Mechanism of thiolate-disulfide interchange reactions in biochemistry.

Both density functional theory (DFT) (B3LYP) and CCSD ab initio calculations were employed in a theoretical investigation of the mechanism of thiolate-disulfide exchange reactions. The reaction pathway for degenerate thiolate-disulfide exchange reactions with dimethyl disulfide has been shown to proceed through a SN2-like transition structure that is very close in energy to the corresponding trisulfur anionic intermediate ([delta-S-S-Sdelta(-)]). When relatively small substituents are involved, the level of theory must be increased to CCSD to make this rather subtle mechanistic distinction. With the more sterically hindered exchange reaction involving t-butyl mercaptide and di-t-butyl disulfide, the potential energy surface exhibits a distinct preference for the S(N)2 displacement pathway with an activation barrier of 9.8 kcal/mol.
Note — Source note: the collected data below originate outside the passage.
$ cat src/hdl/mts_pkg.sv
`timescale 1ns / 1ps
// ----------------------------------------------------------------------------
// mts_pkg: shared types and codes for the min tracking stack
// Transaction payloads, command and status codes, cell shift controls.
// ----------------------------------------------------------------------------
package mts_pkg;

    localparam logic [1:0] CMD_PUSH = 2'd0;
    localparam logic [1:0] CMD_POP  = 2'd1;
    localparam logic [1:0] CMD_READ = 2'd2;

    localparam logic [1:0] ST_OK    = 2'd0;
    localparam logic [1:0] ST_EMPTY = 2'd1;
    localparam logic [1:0] ST_FULL  = 2'd2;

    typedef struct packed {
        logic [1:0]         command;
        logic signed [31:0] value;
    } req_t;

    typedef struct packed {
        logic signed [31:0] popped_value;
        logic signed [31:0] current_min;
        logic [1:0]         status;
        logic [7:0]         entry_count;
    } rsp_t;

    typedef struct packed {
        logic val_push;
        logic val_pop;
        logic min_push;
        logic min_pop;
    } shift_t;

endpackage
==> config.mk <==
export PLATFORM = sky130hd
export DESIGN_NAME = bfst_cell
export DESIGN_NICKNAME = d
export VERILOG_FILES = /design/src/hw/rtl/bfst_pkg.sv /design/src/hw/rtl/bfst_cell.sv
export SDC_FILE = /design/constraint.sdc
export NUM_CORES = 1
export LEC_CHECK = 0
export BUFFER_PORTS_ARGS = -buffer_cell sky130_fd_sc_hd__buf_2
export CORE_MARGIN = 8
export CORE_UTILIZATION = 25
export DETAILED_ROUTE_END_ITERATION = 10
export HOLD_SLACK_MARGIN = 0.08
export PLACE_DENSITY = 0.47
export SLEW_MARGIN = 20
export SYNTH_ARGS = -nofsm -noshare
export SYNTH_HDL_FRONTEND = slang
export SYNTH_SLANG_ARGS = --single-unit
==> constraint.sdc <==
create_clock -name clk_i -period 5.32 [get_ports clk_i]
set_input_delay 0.266 -clock clk_i [delete_from_list [all_inputs] [get_ports clk_i]]
set_output_delay 0.266 -clock clk_i [all_outputs]
set_load 0.005 [all_outputs]
==> src/hw/rtl/bfst_pkg.sv <==
// bfst_pkg: shared types and constants of the best-fit sorted table
`default_nettype none

package bfst_pkg;

  localparam int unsigned ValW  = 32;
  localparam int unsigned OccW  = 9;
  localparam int unsigned StatW = 2;

  typedef enum logic {
    OP_INSERT = 1'b0,
    OP_TAKE   = 1'b1
  } opcode_e;

  typedef enum logic [StatW-1:0] {
    ST_OK    = 2'd0,
    ST_FULL  = 2'd1,
    ST_NOFIT = 2'd2
  } status_e;

  // request item
  typedef struct packed {
    opcode_e             opcode;
    logic [ValW-1:0]     value;
  } req_t;

  // response item
  typedef struct packed {
    status_e             status;
    logic [ValW-1:0]     taken_value;
    logic [OccW-1:0]     occupancy;
  } rsp_t;

  // command broadcast to every cell of the chain
  typedef struct packed {
    logic                ins_en;
    logic                take_en;
    logic [ValW-1:0]     key;
  } cell_cmd_t;

endpackage

`default_nettype wire

==> src/hw/rtl/bfst_cell.sv <==
// bfst_cell: one entry of the sorted chain with its compare and shift logic
`default_nettype none

module bfst_cell #(
  parameter int unsigned Idx  = 0,
  parameter int unsigned CntW = 9
) (
  input  logic                   clk_i,
  input  bfst_pkg::cell_cmd_t    cmd_i,
  input  logic [CntW-1:0]        count_i,
  input  logic                   le_left_i,
  input  logic                   le_right_i,
  input  logic [bfst_pkg::ValW-1:0] val_left_i,
  input  logic [bfst_pkg::ValW-1:0] val_right_i,
  output logic                   le_o,
  output logic [bfst_pkg::ValW-1:0] val_o,
  output logic [bfst_pkg::ValW-1:0] taken_o
);
  import bfst_pkg::*;

  logic [ValW-1:0] val_q, val_d;
  logic            load;
  logic            in_use;
  logic            in_reach;
  logic            sel;

  // position relative to the fill level
  assign in_use   = CntW'(Idx) <  count_i;
  assign in_reach = CntW'(Idx) <= count_i;

  // stored value not above the key, prefix-shaped along the chain
  assign le_o  = in_use && (val_q <= cmd_i.key);
  assign val_o = val_q;

  // last qualifying cell holds the best fit, reported only for a take
  assign sel     = le_o && !le_right_i;
  assign taken_o = (sel && cmd_i.take_en) ? val_q : '0;

  // insert opens a gap at the boundary, take closes the gap at the best fit
  always_comb begin
    val_d = val_q;
    load  = 1'b0;
    if (cmd_i.ins_en && in_reach) begin
      if (!le_left_i) begin
        val_d = val_left_i;
        load  = 1'b1;
      end else if (!le_o) begin
        val_d = cmd_i.key;
        load  = 1'b1;
      end
    end else if (cmd_i.take_en && !le_right_i) begin
      val_d = val_right_i;
      load  = 1'b1;
    end
  end

  // entry storage, undefined until written
  always_ff @(posedge clk_i) begin
    if (load) begin
      val_q <= val_d;
    end
  end

endmodule

`default_nettype wire

==> results.sh <==
export IMPL_clk_path_buf_depth=2
export IMPL_critPathMaxFanout=23
export IMPL_die_height_um=126
export IMPL_grt_pass1_wl_um=16300
export IMPL_placed_area_um2=3970
export IMPL_timing_rr_start="val_o[30]"
export IMPL_vdd_drop_max_mv=0.113
export IMPL_cp_start_kind="flip-flop"
export IMPL_reg2reg_slack_ns=2.11
export IMPL_cts_sinks=32
export IMPL_cts_setup_buffers=0
export IMPL_cts_clk_slew_worst_paths_ns=0.06
export IMPL_worstMarginPinSlew_ns=0.827
export IMPL_top_usage_layer="met2"
export IMPL_timing_slew_headroom_pct=44.9
export IMPL_grtUsageMet1_pct=14.2
export IMPL_pin_count=175
export IMPL_dp_cells=641
export IMPL_die_area_um2=15800
export IMPL_max_clock_freq_mhz=305
export IMPL_drt_first_pass_iters=5
export IMPL_p_leak_nw=2.12
export IMPL_yosysWarnings=0
export IMPL_max_cap_viol_count=0
export IMPL_cp_end_kind="output port"
export IMPL_slew_violations=0
export IMPL_cellPowerDensity_nw_per_um2=226
export IMPL_synth_seq_cells=32
export IMPL_synth_most_common_cell="a21oi_1"
export IMPL_grtUsageMet2_pct=22.9
export IMPL_holdPathStages=3
export IMPL_hpwl_um=8270
export IMPL_overflow=0
export IMPL_pre_cts_ws_ns=2.03
export IMPL_synth_flop_cell="edfxtp_1"
export IMPL_hold_violations=0
export IMPL_rsz0062_at_grt="false"
export IMPL_vias=2959
export IMPL_drtAntennaViolNets=0
export IMPL_grt_max_degree=67
export IMPL_min_period_ns=3.28
export IMPL_cts_buffers=5
export IMPL_synth_area_leader_cell="edfxtp_1"
export IMPL_critPathArrivalTime_ns=3.01
export IMPL_finish_utilization_pct=34.7
export IMPL_grt_pass1_vias=3301
export IMPL_hold_end="val_o[4]"
export IMPL_synth_common_cells="46 x a21oi_1, 39 x nand2_1, 34 x nor2_1"
export IMPL_root_buffer="clkbuf_16"
export IMPL_drc=0
export IMPL_wl_per_cell_um=15.8
export IMPL_antenna_found_initial=0
export IMPL_die_w_um=126
export IMPL_use_met3_pct=3.21
export IMPL_wirelength_um=10300
export IMPL_cts_resized=0
export IMPL_yosys_cell_types_count=30
export IMPL_cts_tree="done"
export IMPL_core_rowCount=40
export IMPL_drtIter0Drc=97
export IMPL_layout_drive_gt1_share_pct=44.6
export IMPL_avgSynthCellArea_um2=8.94
export IMPL_grtUsageTotal_pct=12.5
export IMPL_timing_final_crit_share_pct=61.7
export IMPL_synthCells=337
export IMPL_outcome="finished clean"
export IMPL_worstHoldPathType="primary input to flip-flop"
export IMPL_setup_tns_ns=0
export IMPL_hold_buffers=0
export IMPL_skew_ns=0.00533
export IMPL_largest_reg_flops=32
export IMPL_worstSkewPairLatency_ns=0.27
export IMPL_worstPathRequired_ns=5.05
export IMPL_area_growth_pct=37.2
export IMPL_hp_start="val_right_i[4]"
export IMPL_nNetsFinal=643
export IMPL_synth_top_cell_area_share_pct=31.9
export IMPL_htree_levels=2
export IMPL_seq_area_frac_synth_pct=31.9
export IMPL_critPathKind="flip-flop to output port"
export IMPL_final_area_um2=4140
export IMPL_gp_congestion=0.760
export IMPL_synth_area_leaders="edfxtp_1 32%, ha_1 13%, mux2i_1 11%, nor3_2 9.6%, a21oi_1 7.6%"
export IMPL_final_cells=650
export IMPL_setup_viol=0
export IMPL_viasPerCell=4.55
export IMPL_reg2reg_to="val_o[28]"
export IMPL_portBuffers=174
export IMPL_synth_edf_count=32
export IMPL_syn_area_um2=3010
export IMPL_async_reset_ff_share_pct=0
export IMPL_reg2regPathDepth=6
export IMPL_fin_ws_ns=2.04
export IMPL_syn_nets=479
export IMPL_start_util_pct=25.3
export IMPL_coreArea_um2=11900
## placed cells by master (no fill, tap or decap), types with 4 or more instances in the layout
| cell type | n |
|---|---|
| a21oi_1 | 46 |
| buf_2 | 174 |
| buf_4 | 5 |
| clkbuf_16 | 5 |
| edfxtp_1 | 32 |
| ha_1 | 32 |
| inv_1 | 33 |
| mux2i_1 | 32 |
| nand2_1 | 39 |
| nand4_1 | 8 |
| nor2_1 | 34 |
| nor3_1 | 4 |
| nor3_2 | 29 |
| o21ai_0 | 4 |
## critical path, stage by stage (launching register included)
cell and delay, ns:
edfxtp_1 0.42, ha_1 0.33, nand4_1 0.21, nor3_1 0.24, a22oi_1 0.12, a22oi_2 0.66, buf_4 0.48, nor3_2 0.09
buf_2 0.16
## metal layers
metal  share of wire [%]  wire length [um]
met1                  43              4380
met2                  50              5180
met4                0.87                89
met5                   0                 0
met3                 6.1               632
## where the power goes
part	switching [mW]	internal, mW
sequential	0.0199	0.312
clock	0.108	0.220
combinational	0.153	0.121
total	0.281	0.653
## final cells by class
class | count | area [um^2]
Antenna cell | 1 | 2.50
Sequential cell | 32 | 961
Multi-Input combinational cell | 250 | 1790
Fill cell | 1281 | 7770
Clock inverter | 2 | 35.0
Timing Repair Buffer | 179 | 908
Tap cell | 147 | 184
Clock buffer | 6 | 129
Inverter | 33 | 124
## cells by family (layout without fill, tap and decap cells)
| family | count (synthesis) | count (layout) | synth area share (%) |
|---|---|---|---|
| AOI/OAI and AO/OA | 61 | 61 | 11.2 |
| adders and majority gates | 32 | 32 | 13.3 |
| buffers and inverters | 55 | 220 | 8.97 |
| DFF | 32 | 32 | 31.9 |
| muxes | 32 | 32 | 10.6 |
| other | 0 | 1 | 0 |
| and+or+nand+nor | 125 | 125 | 24.0 |
## worst max path at each step
| stage | depth (start not counted) | slack [ns] | startpoint | endpoint |
|---|---|---|---|---|
| final | 8 | 2.04 | val_o[30] | taken_o[28] |
| after global routing | 8 | 1.75 | val_o[29] | taken_o[31] |
| after CTS | 8 | 1.97 | val_o[30] | taken_o[29] |
| after detailed placement | 6 | 2.03 | val_o[30] | val_o[28] |
| after global placement | 6 | 2.11 | val_o[31] | val_o[28] |
| after floorplan | 7 | 2.34 | val_o[13] | val_o[0] |
## stage by stage
step                      total power [mW]  hold WS [ns]
after floorplan                      0.487         0.492
after global placement               0.614         0.593
after detailed placement             0.618         0.592
after CTS                            0.952         0.306
final                                0.934         0.313
after global routing                 0.995         0.316
(Power assumes the default switching activity.)
==> src/csd_pkg.sv <==
// Shared types and constants for the complex spectrum divider.
package csd_pkg;

   localparam int DataWidth = 32;
   localparam int FracBits  = 16;
   localparam int MagWidth  = 64;
   localparam int RemWidth  = MagWidth + FracBits;
   localparam int CmpWidth  = MagWidth + DataWidth;
   localparam int QuoBits   = DataWidth;
   localparam int IdxWidth  = $clog2(QuoBits);

   localparam logic [DataWidth-1:0] PosLimit = {1'b0, {(DataWidth-1){1'b1}}};
   localparam logic [DataWidth-1:0] NegLimit = {1'b1, {(DataWidth-1){1'b0}}};

   typedef struct packed {
      logic [RemWidth-1:0]  rem;
      logic [MagWidth-1:0]  dvs;
      logic [QuoBits-1:0]   quo;
      logic                 neg;
      logic                 ovf;
   } lane_type;

   typedef struct packed {
      logic     vld;
      lane_type re;
      lane_type im;
      logic     real_only;
      logic     zero_den;
      logic     mag_zero;
   } div_type;

endpackage

==> src/csd_back.sv <==
// Back end: sign, saturation and the result register.
module csd_back (
   input  logic                               clock,
   input  logic                               reset,
   input  logic                               en,
   input  csd_pkg::div_type                   in,
   output logic                               rsp_valid,
   output logic signed [csd_pkg::DataWidth-1:0] c_real,
   output logic signed [csd_pkg::DataWidth-1:0] c_imag,
   output logic                               saturated
);

   logic                          vld_ff;
   logic [csd_pkg::DataWidth-1:0] cre_ff, cim_ff, cre_in, cim_in;
   logic                          sat_ff, sat_in, sre, sim;

   function automatic logic [csd_pkg::DataWidth:0] finish(csd_pkg::lane_type l);
      logic                          s;
      logic [csd_pkg::DataWidth-1:0] v;
      if (l.neg) begin
         s = l.ovf || (l.quo[csd_pkg::QuoBits-1] && (l.quo[csd_pkg::QuoBits-2:0] != '0));
         v = s ? csd_pkg::NegLimit : csd_pkg::DataWidth'(-l.quo);
      end else begin
         s = l.ovf || l.quo[csd_pkg::QuoBits-1];
         v = s ? csd_pkg::PosLimit : l.quo;
      end
      return {s, v};
   endfunction

   always_comb begin
      {sre, cre_in} = finish(in.re);
      {sim, cim_in} = finish(in.im);
      if (in.real_only) begin
         cim_in = '0;
         if (in.zero_den) begin
            sat_in = 1'b1;
            cre_in = in.mag_zero ? '0 : (in.re.neg ? csd_pkg::NegLimit : csd_pkg::PosLimit);
         end else begin
            sat_in = sre;
         end
      end else begin
         sat_in = sre | sim;
      end
   end

   always_ff @(posedge clock) begin
      if (reset) begin
         vld_ff <= 1'b0;
      end else if (en) begin
         vld_ff <= in.vld;
      end
   end

   always_ff @(posedge clock) begin
      if (en) begin
         cre_ff <= cre_in;
         cim_ff <= cim_in;
         sat_ff <= sat_in;
      end
   end

   assign rsp_valid = vld_ff;
   assign c_real    = cre_ff;
   assign c_imag    = cim_ff;
   assign saturated = sat_ff;

endmodule

==> config.mk <==
export PLATFORM = sky130hd
export DESIGN_NAME = csd_back
export DESIGN_NICKNAME = d
export VERILOG_FILES = /design/src/csd_pkg.sv /design/src/csd_back.sv
export SDC_FILE = /design/constraint.sdc
export NUM_CORES = 1
export LEC_CHECK = 0
export BUFFER_PORTS_ARGS = -buffer_cell sky130_fd_sc_hd__buf_2
export CAP_MARGIN = 15
export CELL_PAD_IN_SITES_DETAIL_PLACEMENT = 1
export CELL_PAD_IN_SITES_GLOBAL_PLACEMENT = 1
export CORE_AREA = 2 2 165 167
export DETAILED_ROUTE_END_ITERATION = 6
export DIE_AREA = 0 0 167 169
export GPL_TIMING_DRIVEN = 1
export PLACE_DENSITY_LB_ADDON = 0.08
export SLEW_MARGIN = 20
export SYNTH_ARGS = -nofsm -noshare
export SYNTH_HDL_FRONTEND = slang
export SYNTH_SLANG_ARGS = --single-unit
export TNS_END_PERCENT = 30
==> constraint.sdc <==
create_clock -name clock -period 2.26 [get_ports clock]
set_input_delay 0.452 -clock clock [delete_from_list [all_inputs] [get_ports clock]]
set_output_delay 0.452 -clock clock [all_outputs]
set_load 0.01 [all_outputs]
After elaboration in Yosys (flattened, before gate mapping)
Index checks and enable logic that the tools add are counted. Widths: inputs -> output; s select.

Register bits: 66. Bits of input ports: 363. Output and inout port bits: 66. Logic and storage cells: 29.

$add $sub $neg: 2. Multiplexer cells: 14. Bitwise gates (word level): 1. Reduce and logical (&&, ||, !) cells: 8.

Operators with widths (count): $mux 32 (10); $neg 32->32 (2); $reduce_bool 31->1 (2); $logic_or 1x1->1 (4); $mux 1 (4); $logic_and 1x1->1 (2); $or 1x1->1 (1).

Longest topological paths before layout
Depth in word-level cells: 7. Depth in mapped cells: 10. Depth with buffers taken out: 8.

Least setup slack after synthesis
Ideal clock, no wire load.

Kind: input -> register. Start: input in[183] (netlist bit). End: register cre_ff, in the netlist c_real[30], data pin. Library setup time: 265 ps. Arrival: 2196 ps. Required time: 1995 ps. Setup slack: -201 ps. Cell stages on the path: 9. Path buffers: 1. Cell sequence: inv_1 ha_1 or4b_1 buf_2 nor3_4 nand3_1 o31a_1 a211oi_1 o21ai_1.

Word-level cells in the longest chain between the ends: 7. Elaborated cells between the ends (all ways): 8. Classes of those cells: 1 x add/sub; 4 x mux; 3 x reduce/logical.

Ends and longest elaborated chain: start, declared (RTL line csd_back.sv:6) `input csd_pkg::div_type in,`; parallel branches: the longest is 3 deep, another holds $neg 32->32; $mux 32 * (RTL line csd_back.sv:22) `v = s ? csd_pkg::NegLimit : csd_pkg::DataWidth'(-l.quo);`; $mux 32 * (RTL line csd_back.sv:20) `if (l.neg) begin`; $mux 32 (RTL line csd_back.sv:35) `if (in.zero_den) begin`; $mux 32 * (RTL line csd_back.sv:33) `if (in.real_only) begin`; net cre_in (one bit) (RTL line csd_back.sv:14) `logic [csd_pkg::DataWidth-1:0] cre_ff, cim_ff, cre_in, cim_in;`; end signal, assigned (RTL line csd_back.sv:56) `cre_ff <= cre_in;`; end, declared (RTL line csd_back.sv:14).

Mark *: on every way through the listed nets, which the timed path passes. A chain may end at the register's enable or synchronous reset.

Worst setup path after layout
Start: input in[211] (netlist bit). End: register cre_ff, in the netlist c_real[9], data pin.

Word-level cells in the longest chain between the ends: 7.

Ends and longest elaborated chain: $reduce_bool 31->1 * (RTL line csd_back.sv:21) `s = l.ovf || (l.quo[csd_pkg::QuoBits-1] && (l.quo[csd_pkg::QuoBits-2:0] != '0));`; $logic_and 1x1->1 * (RTL line csd_back.sv:21); $logic_or 1x1->1 * (RTL line csd_back.sv:21); $mux 32 * (RTL line csd_back.sv:22); $mux 32 * (RTL line csd_back.sv:20); $mux 32 (RTL line csd_back.sv:35); $mux 32 * (RTL line csd_back.sv:33); net cre_in (one bit) (RTL line csd_back.sv:14).

The timed path passes the listed nets; every way through them passes the cells marked *.

==> metrics.txt <==
result of the run=complete, but fails checks; violated checks=setup timing; Routed WL=21,100 um; antenna violations before repair=3; number of design-rule violations left by the first detailed-router iteration=176; x dimension of the die=167 um; Initial Util=0.171; total clock buffers created by CTS=9; overall overflow remaining after global route=0; leading cell type in the layout, fill and taps excluded=buf_4; worst-case setup margin in the final layout=-0.0256 ns; number of max-slew violations in the final report=0; die outline area=28,200 um^2; clock transition time at the flip-flop clock pins of the worst setup and hold paths=0.06 ns; synth unique cells=65; sequential fraction of the synthesis area=0.435; total global routing track utilization=0.149; post-route ant nets=0; Finished Layout Cells=1,140; highest metal used=met4; area fraction of the dominant cell type after synthesis=0.431; longest individual stage delay on the worst path=0.54 ns; worst hold path class=input port to register; H-tree Lvls=3; cell taking the most area after synthesis=edfxtp_1; RSZ-0062 raised after global routing=true; wire length on met3=930 um; buffer and inverter count on the worst path=2; remaining routing DRC violations=0; predominant post-synthesis flop cell=edfxtp_1; detail-routed via count per cell=4.58; clock tree from TritonCTS=done; total leakage power=3.00 nW; Clk Latency, worst-skew pair=0.34 ns; required time of the critical path=2.39 ns; synthesized flop and latch total=66; cell total after placement=1,112; mean cell area of the mapped netlist=8.92 um^2; max-slew headroom at the worst pin=0.255; maximum achievable frequency=0.438 GHz; gp weighted congestion=0.759; Placeable Area=26,500 um^2; actual transition at the worst max-transition pin=1.11 ns; worst min-delay path startpoint=reset; routed length per placed instance=18.6 um; vias in the first global route=5,604; launching point of the worst reg2reg path=rsp_valid; number of filler cells placed in the layout=3,106; num ports=429; clock tree skew after final layout=0 ns; CP Max Fanout=4; pin count of the biggest net entering global routing=45; IO Port Bufs=140; CP Class=input port to register; Startpoint Class=input port; CP top delay family=simple AND/OR/NAND/NOR gates; Synth warnings=0; net count of the mapped netlist=873; Final nets=1,157; total length of routed met2 wires=11,000 um; Hold Violations, Final=0; row count=60; chip height=169 um; count of TritonRoute iterations in the first routing pass=4; hpwl dp=16,600 um; DRT met1 WL=8860 um; vias=5,218; largest cells by area after synthesis=edfxtp_1 (43%), nor2_1 (5.5%), a21oi_1 (4.9%); sort of element at the end of the critical path=register; count of final setup violators=3; post-synthesis cell count=508; commonest non-fill, non-tap cells in the layout=buf_4 (156), buf_2 (137), edfxtp_1 (65); Sinks on Clock Net=66; total standard cell area after synthesis=4530 um^2; post-route clock period utilization=1.01; worst slack, placed=-0.584 ns; slowest cell on the critical path=or4_4; cell-by-cell trace of the critical path=buf_2 -> or4_4 -> and4b_2 -> buf_4 -> a31o_1 -> nand2_4 -> or3_1 -> o311ai_1; Setup crit start=in[211]; data arrival time of the critical path=2.41 ns; ratio of cells with drive above 1 in the final layout=0.498; shortest clock period the worst path allows after layout=2.29 ns; fraction of registers with async set or reset after synthesis=0; Worst VDD drop=0.251 mV; count of flip-flops with a built-in enable after synthesis=65; root buffer selected by CTS=clkbuf_16; max-cap check violation count=0; Clock Path Buffers=2; growth of design area from synthesis to finish=65.2%; wire length of the first global-routing pass=32,500 um; total power divided by cell area=520 nW/um^2
## cells in the mapped netlist (6+ instances only)
cell / n
a211oi_1: 7
a21oi_1: 44
a311oi_1: 12
a31oi_1: 18
buf_2: 6
clkbuf_1: 20
edfxtp_1: 65
inv_1: 6
nand2_1: 45
nand3_1: 13
nand4_1: 6
nor2_1: 66
nor3_1: 33
nor4_1: 10
o21ai_0: 34
o22ai_1: 6
or2_2: 6
or3_1: 16
## final timing paths
path	slack, ns	depth (start not counted)	to
worst min-delay path	0.26	2	rsp_valid
worst max register to register	1.67	2	rsp_valid
worst max-delay path	-0.03	8	c_real[9]
worst min register to register	0.51	2	rsp_valid
## registers in the layout, indices dropped and copies added (netlist names)
register	flops
c_imag	32
rsp_valid	1
saturated	1
c_real	32
## metrics by stage
| step | cell area (um^2) | utilization | total power (W) | hold slack (ns) | TNS, ns |
|---|---|---|---|---|---|
| floorplan | 4640 | - | 0.00189 | 0.524 | -1.83 |
| global placement | 6760 | 0.255 | 0.00242 | 0.482 | -18.75 |
| detailed placement | 6760 | 0.255 | 0.00243 | 0.506 | -19.74 |
| CTS | 7210 | 0.272 | 0.00395 | 0.243 | -0.242 |
| global route | 7480 | 0.282 | 0.00411 | 0.258 | -0.782 |
| finish | 7480 | 0.282 | 0.00389 | 0.262 | -0.0669 |
## layout make-up
| class | instances | area (um^2) | area share |
|---|---|---|---|
| clock inverter | 7 | 70.1 | 0.00936 |
| multi-input combinational | 405 | 2750 | 0.367 |
| clock buffer | 9 | 225 | 0.0301 |
| sequential | 66 | 1970 | 0.264 |
| tap | 341 | 427 | 0.0570 |
| inverter | 8 | 67.6 | 0.00903 |
| timing repair buffer | 302 | 1970 | 0.263 |
| antenna | 2 | 5.00 | 0.000669 |
## worst reg2reg max path, cell delays in order (launching register included)
cell and delay, ns:
dfxtp_1 0.31, mux2i_1 0.13, nor2_1 0.05
## logic make-up after synthesis
logic type | synth area share
AO/OA/AOI/OAI | 0.228
XOR/XNOR | 0.0116
adder cells (fa/ha/maj) | 0.00552
buffers and inverters | 0.0356
flip-flops | 0.435
multiplexers | 0.00442
AND/OR/NAND/NOR | 0.279
## per-layer routing
metal,GRT usage,vias up
li1,-,2553
met1,0.176,2515
met2,0.270,126
met3,0.0341,24
met4,0.0446,0
met5,0,-
## timing repair
item                       CTS  global route
gates cloned                 0             0
setup endpoints to repair   19            42
hold buffers                 0             0
gates resized for setup     23            54
pin swaps                    8            22
setup buffers                6             5
## power breakdown
group          internal [W]  switching, W  leakage [nW]  total [W]
Combinational      0.000401      0.000533          2.22   0.000934
Sequential          0.00148     0.0000288         0.639    0.00151
Clock              0.000851      0.000598         0.135    0.00145
No activity file was read; power rests on OpenSTA's default activity.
When corrections for solvent polarity are included (COSMO), an S(N)2 mechanism is also implicated in both polar and nonpolar solvents. DFT studies on thiolate-disulfide exchange, when the substituent is a model peptide, strongly support the intermediacy of a trisulfur intermediate that lies 10.7 kcal/mol below isolated reactants. A well depth of this magnitude should provide a sufficient lifetime of the intermediate to accommodate the requisite conformational adjustments that accompanies formation of the new disulfide bond.